Repurchase upon any separation from company (not just termination for cause)
- I was made aware recently (actually by Allen before he joined) that our equity plan had a repurchase right at “fair market value” for vested shares following an employee’s separation from the company for any reason, and that it was 50% standard in equity plans. This means that the company could buy back shares at what may be considered rather arbitrary prices once someone leaves, even if it’s been fully vested.
- We have since removed it from our equity plan, because while we would never use it nefariously as a management team, it still feels uncomfortable as an employee and you never know who ends up running the company.
Definition of “for cause”
- Not to get too into the details but upon a “for cause” termination, there are a lot of serious remedies the company can take.
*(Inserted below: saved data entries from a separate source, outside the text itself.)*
$ cat config.mk
export PLATFORM = sky130hd
export DESIGN_NAME = rst_pulse_qual
export DESIGN_NICKNAME = d
export VERILOG_FILES = /design/src/rtl/rpq_pkg.sv /design/src/rtl/rpq_sync.sv /design/src/rtl/rpq_counter.sv /design/src/rtl/rst_pulse_qual.sv
export SDC_FILE = /design/constraint.sdc
export NUM_CORES = 1
export LEC_CHECK = 0
export CAP_MARGIN = 10
export CORE_ASPECT_RATIO = 0.9
export CORE_MARGIN = 1.5
export CORE_UTILIZATION = 55
export CTS_BUF_LIST = sky130_fd_sc_hd__clkbuf_4 sky130_fd_sc_hd__clkbuf_8
export CTS_CLUSTER_SIZE = 8
export DETAILED_ROUTE_END_ITERATION = 12
export PLACE_DENSITY = 0.74
export SLEW_MARGIN = 20
export SYNTH_ARGS = -nofsm -noshare
export SYNTH_HDL_FRONTEND = slang
export SYNTH_SLANG_ARGS = --single-unit
$ cat constraint.sdc
create_clock -name clk -period 2.9 [get_ports clk]
set_clock_uncertainty 0.15 [all_clocks]
set_input_delay 0.58 -clock clk [delete_from_list [all_inputs] [get_ports clk]]
set_output_delay 0.58 -clock clk [all_outputs]
set_load 0.1 [all_outputs]
$ cat src/rtl/rpq_pkg.sv
package rpq_pkg;
    typedef enum logic [2:0] {
        ST_IDLE,
        ST_MEASURE,
        ST_MEAS_GAP,
        ST_HELD,
        ST_HELD_GAP
    } rpq_state_e;
endpackage

$ cat src/rtl/rpq_sync.sv
module rpq_sync #(
    parameter int STAGES  = 2,
    parameter bit RST_VAL = 1'b1
) (
    input  logic clk,
    input  logic arst_n,
    input  logic d_in,
    output logic q_out
);
    logic [STAGES-1:0] chain_q;

    always_ff @(posedge clk or negedge arst_n) begin
        if (!arst_n) begin
            chain_q <= {STAGES{RST_VAL}};
        end else begin
            chain_q <= {chain_q[STAGES-2:0], d_in};
        end
    end

    assign q_out = chain_q[STAGES-1];
endmodule

$ cat src/rtl/rpq_counter.sv
module rpq_counter #(
    parameter int LIMIT = 20,
    localparam int CW   = $clog2(LIMIT + 1)
) (
    input  logic          clk,
    input  logic          arst_n,
    input  logic          start,
    input  logic          step,
    output logic [CW-1:0] cnt_o,
    output logic          last_o
);
    localparam logic [CW-1:0] LIM_V  = CW'(LIMIT);
    localparam logic [CW-1:0] LAST_V = CW'(LIMIT - 1);

    logic [CW-1:0] cnt_q;

    always_ff @(posedge clk or negedge arst_n) begin
        if (!arst_n) begin
            cnt_q <= '0;
        end else if (start) begin
            cnt_q <= CW'(1);
        end else if (step && (cnt_q != LIM_V)) begin
            cnt_q <= cnt_q + CW'(1);
        end
    end

    assign cnt_o  = cnt_q;
    assign last_o = (cnt_q == LAST_V);

    // the counter never runs past its limit
    p_cnt_in_range_r6: assert property (@(posedge clk) disable iff (!arst_n)
        cnt_q <= LIM_V);

    // a start always lands on one
    p_start_loads_one_r7: assert property (@(posedge clk) disable iff (!arst_n)
        start |=> (cnt_q == CW'(1)));
endmodule

$ cat src/rtl/rst_pulse_qual.sv
module rst_pulse_qual #(
    parameter int ACCEPT_CYC  = 20,
    parameter int REJECT_CYC  = 10,
    parameter int GLITCH_CYC  = 4,
    parameter int SYNC_STAGES = 2,
    localparam int LCW        = $clog2(ACCEPT_CYC + 1),
    localparam int GCW        = $clog2(GLITCH_CYC + 1)
) (
    input  logic clk,
    input  logic arst_n,
    input  logic pin_n,
    output logic accept_o,
    output logic resetting_o
);
    import rpq_pkg::*;

    logic           pin_s;
    logic           low_start, low_step, low_last;
    logic           gap_start, gap_step, gap_last;
    logic [LCW-1:0] low_cnt;
    logic [GCW-1:0] gap_cnt;
    logic           fire;
    rpq_state_e     state_q, state_d;
    logic           accept_q, held_q;

    rpq_sync #(.STAGES(SYNC_STAGES), .RST_VAL(1'b1)) u_sync (
        .clk    (clk),
        .arst_n (arst_n),
        .d_in   (pin_n),
        .q_out  (pin_s)
    );

    rpq_counter #(.LIMIT(ACCEPT_CYC)) u_low_cnt (
        .clk    (clk),
        .arst_n (arst_n),
        .start  (low_start),
        .step   (low_step),
        .cnt_o  (low_cnt),
        .last_o (low_last)
    );

    rpq_counter #(.LIMIT(GLITCH_CYC)) u_gap_cnt (
        .clk    (clk),
        .arst_n (arst_n),
        .start  (gap_start),
        .step   (gap_step),
        .cnt_o  (gap_cnt),
        .last_o (gap_last)
    );

    // next-state and counter control
    always_comb begin
        state_d   = state_q;
        low_start = 1'b0;
        low_step  = 1'b0;
        gap_start = 1'b0;
        gap_step  = 1'b0;
        fire      = 1'b0;
        unique case (state_q)
            ST_IDLE: begin
                if (!pin_s) begin
                    state_d   = ST_MEASURE;
                    low_start = 1'b1;
                end
            end
            ST_MEASURE: begin
                if (pin_s) begin
                    state_d   = ST_MEAS_GAP;
                    gap_start = 1'b1;
                end else if (low_last) begin
                    state_d = ST_HELD;
                    fire    = 1'b1;
                end else begin
                    low_step = 1'b1;
                end
            end
            ST_MEAS_GAP: begin
                if (pin_s) begin
                    if (gap_last) state_d = ST_IDLE;
                    else          gap_step = 1'b1;
                end else if (low_last) begin
                    state_d = ST_HELD;
                    fire    = 1'b1;
                end else begin
                    state_d  = ST_MEASURE;
                    low_step = 1'b1;
                end
            end
            ST_HELD: begin
                if (pin_s) begin
                    state_d   = ST_HELD_GAP;
                    gap_start = 1'b1;
                end
            end
            ST_HELD_GAP: begin
                if (pin_s) begin
                    if (gap_last) state_d = ST_IDLE;
                    else          gap_step = 1'b1;
                end else begin
                    state_d = ST_HELD;
                end
            end
            default: state_d = ST_IDLE;
        endcase
    end

    // state register
    always_ff @(posedge clk or negedge arst_n) begin
        if (!arst_n) state_q <= ST_IDLE;
        else         state_q <= state_d;
    end

    // registered outputs
    always_ff @(posedge clk or negedge arst_n) begin
        if (!arst_n) begin
            accept_q <= 1'b0;
            held_q   <= 1'b0;
        end else begin
            accept_q <= fire;
            held_q   <= (state_d == ST_HELD) || (state_d == ST_HELD_GAP);
        end
    end

    assign accept_o    = accept_q;
    assign resetting_o = held_q;

    p_strobe_one_cycle_r5: assert property (@(posedge clk) disable iff (!arst_n)
        accept_o |=> !accept_o);

    p_no_second_strobe_r5: assert property (@(posedge clk) disable iff (!arst_n)
        (resetting_o && $past(resetting_o)) |-> !accept_o);

    p_level_with_strobe_r8: assert property (@(posedge clk) disable iff (!arst_n)
        accept_o |-> resetting_o);

    p_level_rise_r8: assert property (@(posedge clk) disable iff (!arst_n)
        $rose(resetting_o) |-> accept_o);

    p_strobe_in_held_r3: assert property (@(posedge clk) disable iff (!arst_n)
        accept_o |-> (state_q == ST_HELD));

    p_accept_floor_r2: assert property (@(posedge clk) disable iff (!arst_n)
        accept_o |-> (int'(low_cnt) >= REJECT_CYC - 1));

    p_gap_bounded_r7: assert property (@(posedge clk) disable iff (!arst_n)
        (state_q == ST_MEAS_GAP || state_q == ST_HELD_GAP) |-> (int'(gap_cnt) < GLITCH_CYC));
endmodule

==> results of run 1 <==
## how the worst min path moves through the flow
stage,slack (ns),end,startpoint
6_report,0.21,u_sync.chain_q[1]$_DFF_PN1_,u_sync.chain_q[0]$_DFF_PN1_
5_1_grt,0.22,u_sync.chain_q[1]$_DFF_PN1_,u_sync.chain_q[0]$_DFF_PN1_
4_1_cts,0.21,u_sync.chain_q[1]$_DFF_PN1_,u_sync.chain_q[0]$_DFF_PN1_
3_5_place_dp,0.20,u_sync.chain_q[1]$_DFF_PN1_,u_sync.chain_q[0]$_DFF_PN1_
3_3_place_gp,0.20,u_sync.chain_q[1]$_DFF_PN1_,u_sync.chain_q[0]$_DFF_PN1_
2_1_floorplan,0.13,accept_o$_DFF_PN0_,arst_n
## worst max-delay path, delay by kind of cell, from the launching register on
family          cells  cell delay [ns]
compound gates      3             1.07
flops               1             0.54
## where the power goes
part | switching, µW | internal (µW)
clock | 65.1 | 51.2
combinational | 168 | 142
sequential | 75.1 | 262
## cells by family (layout without fill, tap and decap cells)
family,after synthesis,after routing
multiplexers,6,6
XOR/XNOR,2,2
AO/OA/AOI/OAI,22,22
buffers and inverters,13,17
flip-flops,15,15
adder cells (fa/ha/maj),5,5
AND/OR/NAND/NOR,32,32
## per-layer routing
layer  GRT usage  vias up  share of wire
met4      0.0743        0         0.0098
met5           0        -              0
met3      0.0819        2          0.043
met2       0.264       14           0.44
met1       0.297      353           0.51
li1            -      349              -
## layout by cell type (no fill, tap or decap), drive strengths merged, types with 3 or more instances in the layout
cell type | Yosys | routed
dfrtp | 13 | 13
inv | 9 | 9
nand2 | 8 | 8
ha | 5 | 5
nor2 | 4 | 4
mux2i | 4 | 4
a31oi | 3 | 3
a21oi | 3 | 3
nand3 | 3 | 3
clkbuf | 0 | 3
and3 | 3 | 3
a2111oi | 3 | 3
## metrics by stage
| stage | instance area (µm²) | util | instances | hold slack (ns) |
|---|---|---|---|---|
| 2_1_floorplan | 940 | - | 95 | 0.134 |
| 3_3_place_gp | 980 | 0.648 | 117 | 0.196 |
| 3_5_place_dp | 980 | 0.648 | 117 | 0.198 |
| 4_1_cts | 1010 | 0.666 | 121 | 0.212 |
| 5_1_grt | 1010 | 0.666 | 121 | 0.218 |
| 6_report | 1010 | 0.666 | 121 | 0.210 |
## registers in the layout, summed over array words and instances (netlist names)
name             flops
u_low_cnt.cnt_o      5
resetting_o          1
u_gap_cnt.cnt_o      3
state_q              3
u_sync.chain_q       2
accept_o             1
## final cells by class
cell class | count | area (µm²) | share of cell area
multi-input combinational | 67 | 505 | 0.502
sequential | 15 | 378 | 0.375
clock inverter | 1 | 5.00 | 0.00497
inverter | 9 | 33.8 | 0.0335
clock buffer | 3 | 22.5 | 0.0224
timing repair buffer | 4 | 35.0 | 0.0348
tap | 22 | 27.5 | 0.0273
==> qor.csv, run 1 <==
stage;metric;value;unit
drt;drt-total-wl;1.73;mm
cts;cts_hold_buf;0;
timing;rsz0062_at_grt;false;
cts;cts_tree;built;
placed_design;dp_hpwl;1.28;mm
synthesis;syn_nets;103;
synthesis;synth_compound_area_frac;0.184;
synthesis;syn_area_per_cell;9.89;µm²
worst_setup_path;cp_slowest_cell;dfrtp_1;
worst_setup_path;r2r_cells;3;
synthesis;yosys-top-cells-area;dfrtp_1, ha_1, dfstp_2;
cts;clk_pin_slew;0.09;ns
timing;fmax;535;MHz
synthesis;seq_area_frac_synth;0.402;
synthesis;synth_simple_gate_area_share;0.198;
floorplanning;start_util;0.621;
timing;fin_crit;1.87;ns
worst_setup_path;endpoint;u_low_cnt.cnt_o[1]$_DFFE_PN0P_;
worst_setup_path;r2r_end;u_low_cnt.cnt_o[1]$_DFFE_PN0P_;
power_and_ir_drop;power-per-cell-area;758;nW/µm²
worst_setup_path;cp-end-kind;flip-flop;
grt;grt.overflow.total;0;
synthesis;yosysMostFrequentCell;dfrtp_1;
hold_path;hp-class;reg2reg;
cells_and_area;n_antenna_cell;0;
worst_setup_path;worst_ep_required_time;2.93;ns
timing;setup_viol;0;
timing;fin_crit_sh;0.644;
placed_design;port_buffers;4;
grt;antenna_found_initial;0;
worst_setup_path;path_cells;a211oi_1 > a21bo_1 > a2111oi_2;
worst_setup_path;slowest_delay;0.54;ns
drt;wire_per_inst;14.3;µm
floorplanning;coreArea;1510;µm²
floorplanning;row_count;13;
floorplanning;die_y;42.2;µm
synthesis;synth_fa_ha_area_frac;0.0666;
cts;root_buffer;clkbuf_4;
timing;worst_slack;1.03;ns
hold_path;holdPathStages;0;
cts;cts_buffers;3;
grt;grt_usage;0.203;
synthesis;synthXorXnorAreaFrac;0.0186;
status;status;complete, no violations;
synthesis;synth_ff_type;dfrtp_1;
cts;cts_sinks;15;
cts;cts_resized;0;
timing;fin_tns_setup;0;ns
placed_design;post-place-ws;1.07;ns
worst_setup_path;reg2reg_from;state_q[1]$_DFF_PN0_;
synthesis;ys.warnings.count;0;
synthesis;muxShareOfSynthArea;0.0706;
power_and_ir_drop;p_leak;0.000480;µW
floorplanning;die-width;46.6;µm
grt;grt_pass1_vias;659;
timing;hold_viol_final;0;
worst_setup_path;rrSetupSlack;1.03;ns
cells_and_area;syn_to_final_growth;7.19;%
synthesis;synthTopCellsByCount;dfrtp_1, inv_1, nand2_1;
synthesis;yosysTopAreaCell;dfrtp_1;
power_and_ir_drop;ir_worst_vdd;0.413;mV
grt;grt_pass1_wl;2.93;mm
synthesis;synth_top_family_by_area;simple AND/OR/NAND/NOR gates;
power_and_ir_drop;finalPower;763;µW
drt;drt_first_pass_iters;4;
placed_design;gp_congestion;0.831;
run;cap_viol_max_count;0;
drt;drtAntennaViolNets;0;
drt;drt_iter0_markers;14;
timing;drv_slew;0;
worst_setup_path;arrival;1.90;ns
timing;tightestPinTransition;0.622;ns
grt;grt_start_max_net_pins;16;
synthesis;ys_async_sr_fraction;1.00;
synthesis;synth.top_cell.area_share;0.346;
worst_setup_path;cp_max_fo;14;
floorplanning;die-area;1970;µm²
floorplanning;io_pins;5;
drt;drc;0;
synthesis;yosysUniqueCellTypes;41;
cts;clk_latency;0.28;ns
worst_setup_path;cp-start-kind;flip-flop;
cells_and_area;drive_gt1_frac;0.152;
worst_setup_path;startpoint;state_q[1]$_DFF_PN0_;
cts;clockBufferDepth;2;
drt;vias;718;
cts;cts_max_level;1;
worst_setup_path;critical_path_class;reg2reg;
cells_and_area;final.fill_count;131;
drt;viasPerCell;5.93;
cells_and_area;nNetsFinal;108;
synthesis;netlist_area;940;µm²
synthesis;synth-seq-cells;15;
synthesis;synth_edf_count;0;
cts;post_cts_buffers;0;
timing;max_slew_margin;0.584;
synthesis;synth_cells;95;
No activity file was read; power rests on OpenSTA's default activity.
==> run 2, diff against run 1 <==
- PLACE_DENSITY: 0.74 -> 0.77
- clock period: 2.9 -> 1.7 ns (I/O delays scaled with it)
==> run 2 against run 1 <==
Net effect:
- the flow now finishes with violations (negative setup slack)
- critical path depth grew 3
- global-route usage grew 2.3 points
- count of clock-buffer cells in the layout is the same
- total power grew 130%
- fmax grew 5.8%
- cell area grew 27%
- worst hold slack lost 0.0013 ns
- non-clock buffer count grew 16
- die area is the same
- via count grew 18%
==> qor.csv, run 2 (synthesis results as in run 1) <==
stage;metric;value;unit
status;status;complete, but fails checks;
status;violations;negative setup slack;
drt;drt_first_pass_iters;4;
worst_setup_path;cp-start-kind;flip-flop;
worst_setup_path;arrival;1.81;ns
worst_setup_path;worst_ep_required_time;1.74;ns
floorplanning;start_util;0.621;
power_and_ir_drop;pwr-share-comb;0.561;
power_and_ir_drop;seq_power_share;0.322;
cells_and_area;drive_gt1_frac;0.391;
grt;grt_start_max_net_pins;16;
drt;drt-total-wl;2.26;mm
cells_and_area;final_cell_mix;buf_4, dfrtp_1, inv_1, nand2_1;
power_and_ir_drop;power-per-cell-area;1360;nW/µm²
drt;viasPerCell;6.17;
cells_and_area;nNetsFinal;124;
grt;grt_usage;0.226;
timing;setup_viol;2;
worst_setup_path;r2r_cells;6;
cts;clk_latency;0.29;ns
timing;fmax;567;MHz
worst_setup_path;critical_path_class;reg2reg;
cts;clockBufferDepth;2;
grt;antenna_found_initial;0;
cells_and_area;n_antenna_cell;0;
drt;drt_iter0_markers;25;
timing;fin_crit_sh;1.04;
worst_setup_path;reg2reg_from;u_low_cnt.cnt_o[0]$_DFFE_PN0P_;
floorplanning;row_count;13;
worst_setup_path;r2r_end;u_low_cnt.cnt_o[0]$_DFFE_PN0P_;
timing;hold_viol_final;0;
power_and_ir_drop;internal_power;1040;µW
worst_setup_path;cp_max_fo;4;
worst_setup_path;rrSetupSlack;-0.06;ns
power_and_ir_drop;switching_power;698;µW
worst_setup_path;cp-end-kind;flip-flop;
cells_and_area;final_common_cell;buf_4;
timing;max_slew_margin;0.768;
timing;drv_slew;0;
floorplanning;die-area;1970;µm²
placed_design;port_buffers;4;
cells_and_area;fin_util;0.845;
drt;drtAntennaViolNets;0;
placed_design;dp_hpwl;1.41;mm
placed_design;gp_congestion;0.857;
timing;fin_crit;1.76;ns
cts;cts_max_level;1;
drt;vias;845;
power_and_ir_drop;ir_worst_vdd;0.982;mV
timing;tightestPinTransition;0.347;ns
power_and_ir_drop;p_leak;0.000583;µW
grt;grt.overflow.total;0;
timing;rsz0062_at_grt;true;
power_and_ir_drop;clockPowerShare;0.118;
floorplanning;die_y;42.2;µm
cts;cts_buffers;3;
hold_path;hp-class;in2async;
floorplanning;coreArea;1510;µm²
cts;clk_pin_slew;0.09;ns
cells_and_area;largest_reg_flops;5;
floorplanning;io_pins;5;
drt;wire_per_inst;16.5;µm
cells_and_area;syn_to_final_growth;36.0;%
cts;cts_sinks;15;
timing;worst_slack;-0.0649;ns
placed_design;placed_cell_area;1120;µm²
drt;drc;0;
cells_and_area;fin_area;1280;µm²
grt;grt_pass1_vias;760;
power_and_ir_drop;swShare;0.403;
run;cap_viol_max_count;0;
cts;root_buffer;clkbuf_4;
grt;grt_pass1_wl;3.23;mm
cts;cts_tree;built;
floorplanning;die-width;46.6;µm
-- run 2: worst max-delay path by stage --
stage / from / to / slack, ns / cells past startpoint
floorplan: u_low_cnt.cnt_o[0]$_DFFE_PN0P_ / u_low_cnt.cnt_o[1]$_DFFE_PN0P_ / 0.008 / 4
global placement: u_gap_cnt.cnt_o[1]$_DFFE_PN0P_ / u_gap_cnt.cnt_o[0]$_DFFE_PN0P_ / 0.009 / 5
detailed placement: u_low_cnt.cnt_o[0]$_DFFE_PN0P_ / u_low_cnt.cnt_o[1]$_DFFE_PN0P_ / -0.08 / 5
CTS: u_low_cnt.cnt_o[0]$_DFFE_PN0P_ / u_low_cnt.cnt_o[1]$_DFFE_PN0P_ / -0.03 / 5
global route: u_low_cnt.cnt_o[0]$_DFFE_PN0P_ / u_low_cnt.cnt_o[0]$_DFFE_PN0P_ / -0.15 / 6
finish: u_low_cnt.cnt_o[0]$_DFFE_PN0P_ / u_low_cnt.cnt_o[0]$_DFFE_PN0P_ / -0.06 / 6
-- run 2: stage by stage --
| step | setup TNS (ns) | worst slack, ns | power (µW) | hold WS [ns] | instances |
|---|---|---|---|---|---|
| final | -0.0893 | -0.0649 | 1730 | 0.209 | 137 |
| after global routing | -0.267 | -0.148 | 1840 | 0.221 | 137 |
| after CTS | -0.0476 | -0.0254 | 1500 | 0.210 | 137 |
| after detailed placement | -0.112 | -0.0820 | 1270 | 0.201 | 132 |
| after global placement | 0 | 0.00890 | 1240 | 0.198 | 132 |
| after floorplan | 0 | 0.00840 | 993 | -0.106 | 95 |
-- run 2: timing repair --
item	in CTS	in global routing
hold buffers	0	0
setup endpoints to repair	3	6
pin swaps	3	6
gates resized for setup	3	18
setup buffers	1	0
hold endpoints to repair	0	0
-- run 2: final cells by class --
class,instances,area [µm²]
Clock buffer,3,22.5
Clock inverter,1,5.00
Fill cell,77,235
Inverter,9,33.8
Multi-Input combinational cell,67,627
Sequential cell,15,378
Tap cell,22,27.5
Timing Repair Buffer,20,184
-- run 2: power groups by stage --
stage	combinational, µW	sequential, µW	clock (µW)
detailed placement	727	548	0
global placement	704	539	0
global route	1050	568	223
finish	972	557	204
floorplan	433	560	0
CTS	748	542	214
-- run 2: critical path, cell delays in order (launching register included) --
cell and delay (ns):
dfrtp_1 0.43, inv_2 0.08, ha_4 0.16, mux2_4 0.30, a21bo_1 0.24, buf_4 0.14
a31oi_1 0.17
-- run 2: routing by layer --
layer | track usage | vias to the layer above | share of wire
met2 | 0.336 | 31 | 0.50
met4 | 0.0914 | 0 | 0.019
met3 | 0.0647 | 7 | 0.042
met1 | 0.304 | 420 | 0.44
met5 | 0 | - | 0
li1 | - | 387 | -
==> run 3, diff against run 2 <==
- CORE_ASPECT_RATIO: 0.9 -> default
==> run 3 against run 2 <==
Net effect:
- the flow now finishes without violations
- critical path depth down 1
- via count is 8.0% lower
- worst setup slack improved by 0.080 ns
- utilization fell by 5.5 points
- flip-flop and latch count is the same
- combinational power is 6.2% lower
- cell count shrank 2.9%
- cell area is 3.6% lower
- sequential share of layout area increased by 1.1 points
- die area about the same
- total power is 5.1% lower
- critical path type unchanged
==> qor.csv, run 3 (synthesis results as in run 1) <==
stage;metric;value;unit
drt;vias;777;
cells_and_area;seq_area;378;µm²
floorplanning;coreArea;1560;µm²
worst_setup_path;critical_path_class;reg2reg;
cells_and_area;final_cell_mix;buf_4, dfrtp_1, inv_1, nand2_1;
worst_setup_path;cp-start-kind;flip-flop;
worst_setup_path;slowest_delay;0.38;ns
worst_setup_path;path_cells;inv_1 > ha_4 > mux2_4 > a21bo_4 > a2111oi_4;
timing;max_slew_margin;0.647;
cells_and_area;syn_to_final_growth;31.0;%
worst_setup_path;worst_ep_required_time;1.74;ns
cts;clockBufferDepth;2;
timing;fin_crit_sh;0.991;
placed_design;dp_hpwl;1.40;mm
floorplanning;die-width;44.3;µm
cts;cts_max_level;1;
power_and_ir_drop;ir_worst_vdd;0.947;mV
run;cap_viol_max_count;0;
cells_and_area;largest_reg_flops;5;
timing;tightestPinTransition;0.529;ns
grt;grt.overflow.total;0;
worst_setup_path;cp-end-kind;flip-flop;
grt;grt_start_max_net_pins;16;
cells_and_area;final_common_cell;buf_4;
floorplanning;row_count;14;
cts;cts_sinks;15;
drt;drtAntennaViolNets;0;
timing;drv_slew;0;
grt;antenna_found_initial;0;
cells_and_area;n_antenna_cell;0;
drt;drt_iter0_markers;6;
timing;fmax;593;MHz
cells_and_area;final.fill_count;103;
floorplanning;die_y;44.3;µm
cts;clk_pin_slew;0.08;ns
timing;rsz0062_at_grt;true;
worst_setup_path;arrival;1.73;ns
cells_and_area;drive_gt1_frac;0.359;
worst_setup_path;crit_family;compound AO/OA/AOI/OAI gates;
timing;hold_viol_final;0;
power_and_ir_drop;power-per-cell-area;1340;nW/µm²
floorplanning;die-area;1970;µm²
drt;wire_per_inst;14.5;µm
grt;grt_pass1_vias;764;
hold_path;hp-class;in2async;
worst_setup_path;path_buf_inv;1;
timing;whs;0.205;ns
cts;cts_tree;built;
floorplanning;io_pins;5;
cts;root_buffer;clkbuf_4;
placed_design;gp_congestion;0.915;
cts;cts_buffers;3;
worst_setup_path;cp_slowest_cell;dfrtp_1;
drt;viasPerCell;5.84;
grt;grt_usage;0.241;
timing;fin_crit;1.69;ns
cells_and_area;nNetsFinal;126;
timing;setup_viol;0;
floorplanning;start_util;0.603;
drt;drt_first_pass_iters;6;
cts;clk_latency;0.29;ns
timing;worst_slack;0.0149;ns
grt;grt_pass1_wl;3.32;mm
cells_and_area;multi_input_comb_area;577;µm²
drt;drt-total-wl;1.93;mm
worst_setup_path;rrSetupSlack;0.01;ns
drt;drc;0;
status;status;complete, no violations;
placed_design;port_buffers;4;
placed_design;post-place-ws;-0.0870;ns
power_and_ir_drop;finalPower;1640;µW
power_and_ir_drop;p_leak;0.000578;µW
worst_setup_path;cp_max_fo;4;
[run 3: repair_timing]
item / 4_1_cts / 5_1_grt
pin swaps: 2 / 3
hold buffers: 0 / 0
endpoints found under the setup margin: 2 / 6
resized for setup: 3 / 10
setup buffers: 2 / 2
Therefore, make sure that for cause termination is something fully in your own control and a sufficiently high standard.
- “for cause” as a legal term of art has a relatively well-established common law definition, but the definition can be tweaked / clarified by defining it explicitly in a document (which is usually accompanied by capitalizing the term such that it is obvious it’s referring to the in-contract definition, usually becoming “for Cause” or “For Cause”). 99% of the time the definition is just a clarification of what is already established in case law, but it could not be so, so it’s always good to check precisely what the definition is
I can go on and on about this but hopefully this post illustrates how much control founders have and therefore how much trust you should (or shouldn’t) have in them. As someone who worked in the financial industry prior to Valon, part of my desire to build Valon was to build a place where you had transparency and could trust management to do right by you. While this post may be or seem self-serving, I hope people will take this as an honest effort by us to do what’s fair and right and if not, at least take the learnings along with them on their next journey.